Liu Xiaodong, Three Gorges: Newly Displaced Population, óleo sobre tela, 300x1000cm, 2004

He Sen nasceu na província de Yunnan, em 1968, e possui uma grande série de pinturas onde se vê garotas de lingerie, contra um fundo cinza, fumando ou bebendo - talvez uma crítica ao período de transição da sociedade chinesa, agora perdida e abanonada ao consumismo e aos vícios do capitalismo?

He Sen, Pretty Dudu and Pretty Toy, óleo sobre tela, 199x248, 2008

He Sen, What Do You Want To Talk, óleo sobre tela 199x248cm, 2008


Um dos artistas chineses mais curiosos e famosos no momento é Yue Minjun (Heilongjiang, 1962). Suas pinturas, gravuras e esculturas mostram uma figura apenas: um clone do artista de boca escancarada, uma fileira interminável de dentes, os olhos fechados e o rosto ruborizado numa gargalhada cujo motivo já rendeu diversas teorias - jamais confirmadas pelo artista.

Yue Minjun, s/título, óleo sobre tela, 220x200cm, 2005

Seria uma gargalhada de vitória, após a abertura exigida à força nos protestos da Praça da Paz Celestial, em 1989? Seria uma risada cínica diante de um mundo globalizado e cada vez mais dependente da economia chinesa? Ou estaria ele, dolorosamente, rindo de si próprio? O teórico Li Xianting a descreve como "uma resposta autoirônica ao vácuo espiritual e à insensatez da China dos dias de hoje".

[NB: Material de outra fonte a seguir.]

What follows belongs to an exercise in optimizing a design on an open flow for small area; a production flow would make more cautious choices.
Function was checked by simulation only, so behaviour that the tests miss may differ from the original.
No activity file was given, so power comes from the tool's default toggle rates.

==> flow/design.v <==
module serper_unit (
    input  wire        clk,
    input  wire        rst,
    input  wire        in_valid,
    output wire        in_ready,
    input  wire [15:0] in_w,
    input  wire        in_draining,
    input  wire        in_ce,
    input  wire        in_brk,
    input  wire        in_nine,
    input  wire [15:0] in_bit_time,
    input  wire [18:0] in_frame,
    input  wire [31:0] in_now,
    input  wire [31:0] in_done_at,
    input  wire [18:0] in_frozen_rem,
    input  wire [18:0] in_accum,
    output reg         out_valid,
    output wire        out_noop,
    output wire [19:0] out_baud,
    output wire [18:0] out_tx_period,
    output wire [16:0] out_rx_period,
    output wire        out_resc,
    output wire        out_sched,
    output wire [15:0] out_bit_time,
    output wire [18:0] out_frame,
    output wire [31:0] out_time
);
    function [19:0] radd19(input [18:0] x, input [18:0] y, input ci);
        integer k;
        reg c;
        begin
            c = ci;
            for (k = 0; k < 19; k = k + 1) begin
                radd19[k] = x[k] ^ y[k] ^ c;
                c = (x[k] & y[k]) | (x[k] & c) | (y[k] & c);
            end
            radd19[19] = c;
        end
    endfunction
    function [16:0] radd16(input [15:0] x, input [15:0] y, input ci);
        integer k;
        reg c;
        begin
            c = ci;
            for (k = 0; k < 16; k = k + 1) begin
                radd16[k] = x[k] ^ y[k] ^ c;
                c = (x[k] & y[k]) | (x[k] & c) | (y[k] & c);
            end
            radd16[16] = c;
        end
    endfunction
    function gtc15(input [14:0] x, input [14:0] kc);
        integer k;
        reg g;
        begin
            g = 1'b0;
            for (k = 0; k < 15; k = k + 1)
                g = kc[k] ? (x[k] & g) : (x[k] | g);
            gtc15 = g;
        end
    endfunction
    function gtc17(input [16:0] x, input [16:0] kc);
        integer k;
        reg g;
        begin
            g = 1'b0;
            for (k = 0; k < 17; k = k + 1)
                g = kc[k] ? (x[k] & g) : (x[k] | g);
            gtc17 = g;
        end
    endfunction
    function carry19(input [18:0] x, input [18:0] y, input ci);
        integer k;
        reg c;
        begin
            c = ci;
            for (k = 0; k < 19; k = k + 1)
                c = (x[k] & y[k]) | (x[k] & c) | (y[k] & c);
            carry19 = c;
        end
    endfunction
    function carry13(input [12:0] x, input [12:0] y, input ci);
        integer k;
        reg c;
        begin
            c = ci;
            for (k = 0; k < 13; k = k + 1)
                c = (x[k] & y[k]) | (x[k] & c) | (y[k] & c);
            carry13 = c;
        end
    endfunction
    function [6:0] inc7(input [6:0] x);
        integer k;
        reg c;
        begin
            c = 1'b1;
            for (k = 0; k < 7; k = k + 1) begin
                inc7[k] = x[k] ^ c;
                c = x[k] & c;
            end
        end
    endfunction
    reg        busy;
    reg        divp, finp;
    reg [6:0]  t;           
    reg [34:0] a;
    reg [31:0] tm;          
    reg [15:0] d;           
    reg        cy;
    reg [15:0] period;
    reg        pset;
    reg        noop_q, drain_q, nine_q, ce_q, cenb_q;
    wire [14:0] m  = period[14:0];
    wire        nb = period[15];
    wire [15:0] n  = radd16({1'b0, m}, 16'd0, 1'b1);
    wire [3:0] idx =
        gtc15(m, 15'd31112) ? 4'd1  :
        gtc15(m, 15'd11440) ? 4'd2  :
        gtc15(m, 15'd5729)  ? 4'd3  :
        gtc15(m, 15'd2864)  ? 4'd4  :
        gtc15(m, 15'd1432)  ? 4'd5  :
        gtc15(m, 15'd715)   ? 4'd6  :
        gtc15(m, 15'd357)   ? 4'd7  :
        gtc15(m, 15'd237)   ? 4'd8  :
        gtc15(m, 15'd178)   ? 4'd9  :
        gtc15(m, 15'd108)   ? 4'd10 :
        gtc15(m, 15'd88)    ? 4'd11 :
        gtc15(m, 15'd58)    ? 4'd12 :
        gtc15(m, 15'd28)    ? 4'd13 :
        gtc15(m, 15'd25)    ? 4'd14 :
        gtc15(m, 15'd12)    ? 4'd15 : 4'd1;
    reg [17:0] rate;
    always @(*) begin
        case (idx)
            4'd2:  rate = 18'd300;
            4'd3:  rate = 18'd600;
            4'd4:  rate = 18'd1200;
            4'd5:  rate = 18'd2400;
            4'd6:  rate = 18'd4800;
            4'd7:  rate = 18'd9600;
            4'd8:  rate = 18'd14400;
            4'd9:  rate = 18'd19200;
            4'd10: rate = 18'd31400;
            4'd11: rate = 18'd38400;
            4'd12: rate = 18'd57600;
            4'd13: rate = 18'd115200;
            4'd14: rate = 18'd128000;
            4'd15: rate = 18'd256000;
            default: rate = 18'd110;
        endcase
    end
    assign out_baud = nb ? {1'b0, rate, 1'b0} : {2'b00, rate};
    wire [19:0] n10s = radd19({n, 3'b000}, {2'b00, n, 1'b0}, 1'b0);
    wire [18:0] n10 = n10s[18:0];
    wire [19:0] txs = radd19(n10, nb ? {3'b000, n} : 19'd0, 1'b0);
    wire [18:0] tx  = txs[18:0];
    wire [19:0] frs = radd19(n10, nine_q ? {3'b000, n} : 19'd0, 1'b0);
    assign out_tx_period = tx;
    assign out_rx_period = gtc17(tx[18:2], 17'd227) ? tx[18:2] : 17'd227;
    assign out_frame     = frs[18:0];
    assign out_bit_time  = n;
    assign out_noop  = noop_q;
    assign out_resc  = !noop_q && drain_q && (n != d);
    assign out_sched = out_resc && cenb_q;
    assign out_time  = tm;
    assign in_ready = !busy;
    wire accept = in_valid && !busy;
    wire [19:0] ddl  = radd19(in_done_at[18:0], ~in_now[18:0], 1'b1);
    wire        dd_ge = carry13(in_done_at[31:19], ~in_now[31:19], ddl[19]);
    wire        a_le = carry19(in_frame, ~in_accum, 1'b1);
    wire [18:0] rem0 =
        in_ce ? (in_brk ? in_frozen_rem : (dd_ge ? ddl[18:0] : 19'd0))
              : (a_le ? in_accum : in_frame);
    wire mul   = busy && !divp;
    wire fin   = finp;
    wire first = (t == 7'd0) || (t == 7'd39);
    wire [15:0] op1  = first ? 16'd0 : a[34:19];
    wire [15:0] op2  = mul ? ((a[0] && !fin) ? n : 16'd0) : ~d;
    wire [16:0] s    = radd16(op1, op2, !mul);
    wire        fits = s[16];
    wire sa   = cenb_q & tm[0];
    wire sb   = a[0];
    wire sc   = first ? (ce_q & (|a[34:20])) : cy;
    wire ssum = sa ^ sb ^ sc;
    always @(posedge clk) begin
        if (!busy)
            a <= {s[16:0], rem0[18:0]};
        else if (mul)
            a <= {s[16:0], a[18:1]};
        else
            a <= {(fits ? s[14:0] : a[33:19]), a[18:0], fits};
        cy <= (sa & sb) | (sa & sc) | (sb & sc);
        if (!busy)
            tm <= {in_now[24:0], in_now[31:25]};
        else if (fin)
            tm <= {ssum, tm[31:1]};
        else
            tm <= {tm[0], tm[31:1]};
        if (!busy) begin
            d       <= in_bit_time;
            noop_q  <= pset && (in_w == period);
            drain_q <= in_draining;
            nine_q  <= in_nine;
            ce_q    <= in_ce;
            cenb_q  <= in_ce && !in_brk;
        end
        if (accept)
            period <= in_w;
        t <= busy ? inc7(t) : 7'd0;
        if (!busy || t == 7'd38) divp <= 1'b0;
        else if (t == 7'd18)     divp <= 1'b1;
        if (!busy || t == 7'd70) finp <= 1'b0;
        else if (t == 7'd38)     finp <= 1'b1;
        if (rst) begin
            busy      <= 1'b0;
            pset      <= 1'b0;
            out_valid <= 1'b0;
        end else begin
            out_valid <= busy && (t == 7'd70);
            if (accept) begin
                busy <= 1'b1;
                pset <= 1'b1;
            end else if (t == 7'd70)
                busy <= 1'b0;
        end
    end
endmodule
==> flow/config.mk <==
export PLATFORM = sky130hd
export DESIGN_NAME = serper_unit
export DESIGN_NICKNAME = serper_unit
export VERILOG_FILES = /design/flow/design.v
export SDC_FILE = /design/flow/constraint.sdc
export NUM_CORES = 4
export LEC_CHECK = 0
export CAP_MARGIN = 20
export CORE_MARGIN = 2
export CORE_UTILIZATION = 40
export SLEW_MARGIN = 20
==> flow/constraint.sdc <==
create_clock -name core_clock -period 12.0 [get_ports {clk}]
set_input_delay 2.4000 -clock core_clock [delete_from_list [all_inputs] [get_ports {clk}]]
set_output_delay 2.4000 -clock core_clock [all_outputs]
set_load 0.01 [all_outputs]
run.sh (not shown) runs the stock make flow with config.mk's settings and CLKGATE_MAP_FILE= SYNTH_SCRIPT=/design/flow/synth_recipe.tcl, a recipe that flattens the netlist after the stock synthesis.
The starting point went through all stages and came out clean.
Next try:
==> flow/flow/run.sh (new file) <==
#!/bin/bash
# The standard ORFS layout (standard.sh) with three changes, all outside
# what is measured:
#  - synthesis: the same yosys script (same registers, same names and cell
#    types), but abc maps the logic with an area-oriented script
#    (flow/abc_map.script) instead of ORFS's delay-oriented one;
#  - the buffer that global placement puts on every input and output port is
#    the smallest buffer cell, buf_1, instead of clkdlybuf4s50_1;
#  - CTS uses clkbuf_8 and no dummy loads.
# make's full output goes to flow_make.log in this folder; every ORFS step
# keeps its own log under orfs/logs/.
set -euo pipefail
rm -rf scripts_local
cp -r "$FLOW_HOME/scripts" scripts_local
cp flow/abc_map.script scripts_local/abc_speed.script
bash standard.sh \
  "SCRIPTS_DIR=$PWD/scripts_local" \
  'BUFFER_PORTS_ARGS=-buffer_cell sky130_fd_sc_hd__buf_1' \
  'CTS_ARGS=-sink_clustering_enable -repair_clock_nets -dont_use_dummy_load -buf_list sky130_fd_sc_hd__clkbuf_8 -sink_clustering_size 60 -sink_clustering_max_diameter 300' \
  finish > flow_make.log 2>&1
==> flow/flow/abc_map.script (new file) <==
strash
ifraig
scorr
dc2
strash
dch -f
amap
strash
dch -f
amap
topo
stime -c
dnsize -c
==> flow/standard.sh (new file) <==
#!/bin/bash
# synth_recipe.tcl (not shown) runs the flow's synth.tcl, then flattens the netlist and writes it again
# the make line also repeats each setting of config.mk as NAME=value (left out here)
make -C /OpenROAD-flow-scripts/flow DESIGN_CONFIG=/design/flow/config.mk WORK_HOME=/design/flow/orfs CLKGATE_MAP_FILE= SYNTH_SCRIPT=/design/flow/synth_recipe.tcl "${@:-finish}"
removed: flow/run.sh
Outcome: The changed run finished with timing, DRC and antenna clean; power decreases by a quarter to a third; count of clock-buffer cells in the layout stays the same; setup slack improves by 0.10 ns; design area fell by about a fifth; clock skew increases by 0.013 ns; register-to-register slack loses 0.49 ns; sequential share of layout area goes up by 5.3 points; global-route usage fell by 0.72 points; cell count fell by a few percent.
Next try:
==> flow/flow/run.sh (replaced) <==
#!/bin/bash
# The standard ORFS layout (the standard.sh: standard synthesis, floorplan,
# placement, CTS, routing), with one change: the buffers that global placement
# puts on every input and output port are the smallest buffer cell, buf_1,
# instead of the default clkdlybuf4s50_1. make's full output goes to
# flow_make.log here; each ORFS step keeps its own log under orfs/logs/.
set -euo pipefail
bash standard.sh 'BUFFER_PORTS_ARGS=-buffer_cell sky130_fd_sc_hd__buf_1' finish > flow_make.log 2>&1
removed: flow/flow/abc_map.script
Result:
- The changed run completed with no timing, DRC or antenna violations
- core utilization is lower by 0.71 points
- final cell count is higher by 3.7%
- first-iteration DRC count is higher by 22%
- total power is higher by 18%
- clock power is higher by 85%
- count of clock-buffer cells in the layout is higher by 4

[what the ideal ports hide]
The results above use ideal ports. As a check the final layouts listed here were re-extracted and re-timed, cells and wires unchanged. Step 1, drivers: a clkbuf_16 drives clk and a buf_2 each remaining input, both assumed. Step 2, shift: input delay + t, output delay - t, t = (earliest + latest rising clock arrival at the registers) / 2. This alone moves slack from input paths to output paths. a / b / c = ideal ports / drivers / drivers and shift; a / b = the first two.
| run | t (ns) | setup WS [ns] | clock arrival spread, ns | slew at the worst register clock pin (ns) | pins driven straight from the clock port |
|---|---|---|---|---|---|
| the first run | 0.466 | 0.291 / 0.244 / -0.040 | 0.016 / 0.016 | 0.07 / 0.07 | 1 |
| the second run | 0.472 | 0.393 / 0.351 / 0.245 | 0.039 / 0.039 | 0.08 / 0.08 | 1 |
| the third run | 0.455 | 0.365 / 0.318 / 0.162 | 0.027 / 0.026 | 0.06 / 0.06 | 1 |
With both steps, setup timing fails in the first run, where it was met with ideal ports. For the first run, which loses most, drivers alone change the setup slack by -0.047 ns; drivers and shift together by -0.331 ns.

Yue Minjun, Between Men and Animal, óleo sobre tela, 280x400cm, 2005


Fang Lijun nasceu em 1963, na província de Hebei.  Também egresso da geração do "realismo cínico", seu trabalho possui parentesco com o de Yue Minjun, com figuras por vezes cômicas, por vezes grotescas, num sentimento de não-adequação aos novos tempos.

Fang Lijun, Series 1 #3, óleo sobre tela, s/t, 1991

Assim como Minjun, Lijun pratica uma pintura realista bastante rigorosa, mas contraposta a elementos pop e uma estética descaradamente kitsch.

Fang Lijun, 1993.1, acrílica sobre tela, 180x230cm, 1993

Eu me limitei a seis pintores (além de Ling Jian, publicado no post de 4 de agosto), mas há uma série de artistas chineses fazendo trabalhos brilhantes em fotografia, vídeo e outros suportes. Dividos entre um passado de opressão, que deixou cicatrizes na alma do país e moldou o seu caráter, e um futuro promissor porém incerto, esses artistas produzem uma obra instigante e cheia de significados, ao mesmo tempo mantendo o rigor técnico e uma riqueza visual que não são de agora, mas que pertencem à China milenar.